What could have caused me to suffer what I am calling emotional vertigo?
- Gnawing concern and lingering fears about Mom’s progress after surgery
- Insidious beeps and shrieking alarms ever-present in the hospital and nursing home
- Grinding exhaustion from sleeping with one ear at alert for signs of distress
- A less than optimum diet, and fractured sleep
- Empathy for Mom’s frustration and discomfort
- Guilt that my ability to be there full-time would draw to a close
During the first night at home in our own bed, I still had issues… Waking to think I should walk down the hallway to check on Mom, and trying to recall the schedule for the next day – visiting nurse, therapist, and medical technician. What might tempt Mom’s appetite for lunch? Oh wait; I’m at home in Prescott.
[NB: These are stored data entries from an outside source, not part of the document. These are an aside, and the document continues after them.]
### run.sh
#!/bin/bash
# OpenROAD 26Q1-2900-gdf79404cd8, Yosys 0.63+post, stock flow scripts
make -C /OpenROAD-flow-scripts/flow DESIGN_CONFIG=/design/flow/config.mk WORK_HOME=/design/flow/orfs finish
### design.v
module led1to4(
    input sys_clk,
    input rst_n,
    output reg [3:0] led
    );
    reg [3:0] model;         
    reg [31:0]led_count;     
    reg led_exist;           
    reg led_rst;             
    parameter Idle =4'b0000,
              led1 =4'b0001,
              led2 =4'b0010,
              led3 =4'b0100,
              led4 =4'b1000,
              over =4'b1111;
    parameter Max_count_time=49_999_999, 
              Test_count_time=100;
    always @(posedge sys_clk or negedge rst_n) 
        begin
            if(!rst_n)
                begin
                    model<=Idle;
                    led<=Idle;
                    led_rst<=0;
                end
            else
                case(model)
                    Idle:
                        begin
                            if(led_exist==1)
                                begin
                                    led_rst<=1;
                                    model<=led1;
                                end
                            else 
                                begin
                                    led<=Idle;
                                    led_rst<=0;
                                end
                        end
                    led1:
                        begin
                            led<=led1;
                            if(led_exist==1)
                                begin
                                    led_rst<=1;
                                    model<=led2;
                                end
                            else
                                begin
                                   led<=led1;
                                   led_rst<=0;   
                                end
                        end                   
                    led2:
                        begin
                            if(led_exist==1)
                                begin
                                    led_rst<=1;
                                    model<=led3;
                                end
                            else
                                begin
                                   led<=led2;
                                   led_rst<=0;   
                                end
                        end
                    led3:
                        begin
                            led<=led3;
                            if(led_exist==1)
                                begin
                                    led_rst<=1;
                                    model<=led4;
                                end
                            else
                                begin
                                   led<=led3;
                                   led_rst<=0;   
                                end
                        end
                    led4:
                        begin
                            led<=led4;   
                            if(led_exist==1)
                                begin
                                    led_rst<=1;
                                    model<=over;
                                end
                            else
                                begin
                                    led<=led4;
                                    led_rst<=0;   
                                end                        
                        end
                    over:
                        begin
                            if(led_exist==1)
                                begin
                                    led_rst<=1;
                                    model<=Idle;
                                end
                            else
                                begin
                                    led<=over;
                                    led_rst<=0;
                                end
                        end
                    default: led<=Idle;
                endcase 
        end
    always @(posedge sys_clk or negedge rst_n) 
        begin
            if(!rst_n)
                begin
                    led_count<=0;
                    led_exist<=0;
                end
            else if(led_rst)
                begin
                    led_exist<=0;
                end
            else if (led_count>=Max_count_time)
                begin
                    led_count<=0;
                    led_exist<=1;
                end
            else
                begin
                    led_count<=(led_count+1);
                    led_exist<=0;
                end
        end
    endmodule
Thank goodness that Althea and Jason are there to continue to help Mom through her healing and return to her cherished everyday life. I'll do what I can from a distance.
Me? I’m treating my emotional vertigo with doses of my own normalcy – long, deep breaths of our desert mountain air, gazes across the familiar landscape, dinner and conversation with friends last night, the comfort of our own bed, and plans to golf with the girls this afternoon.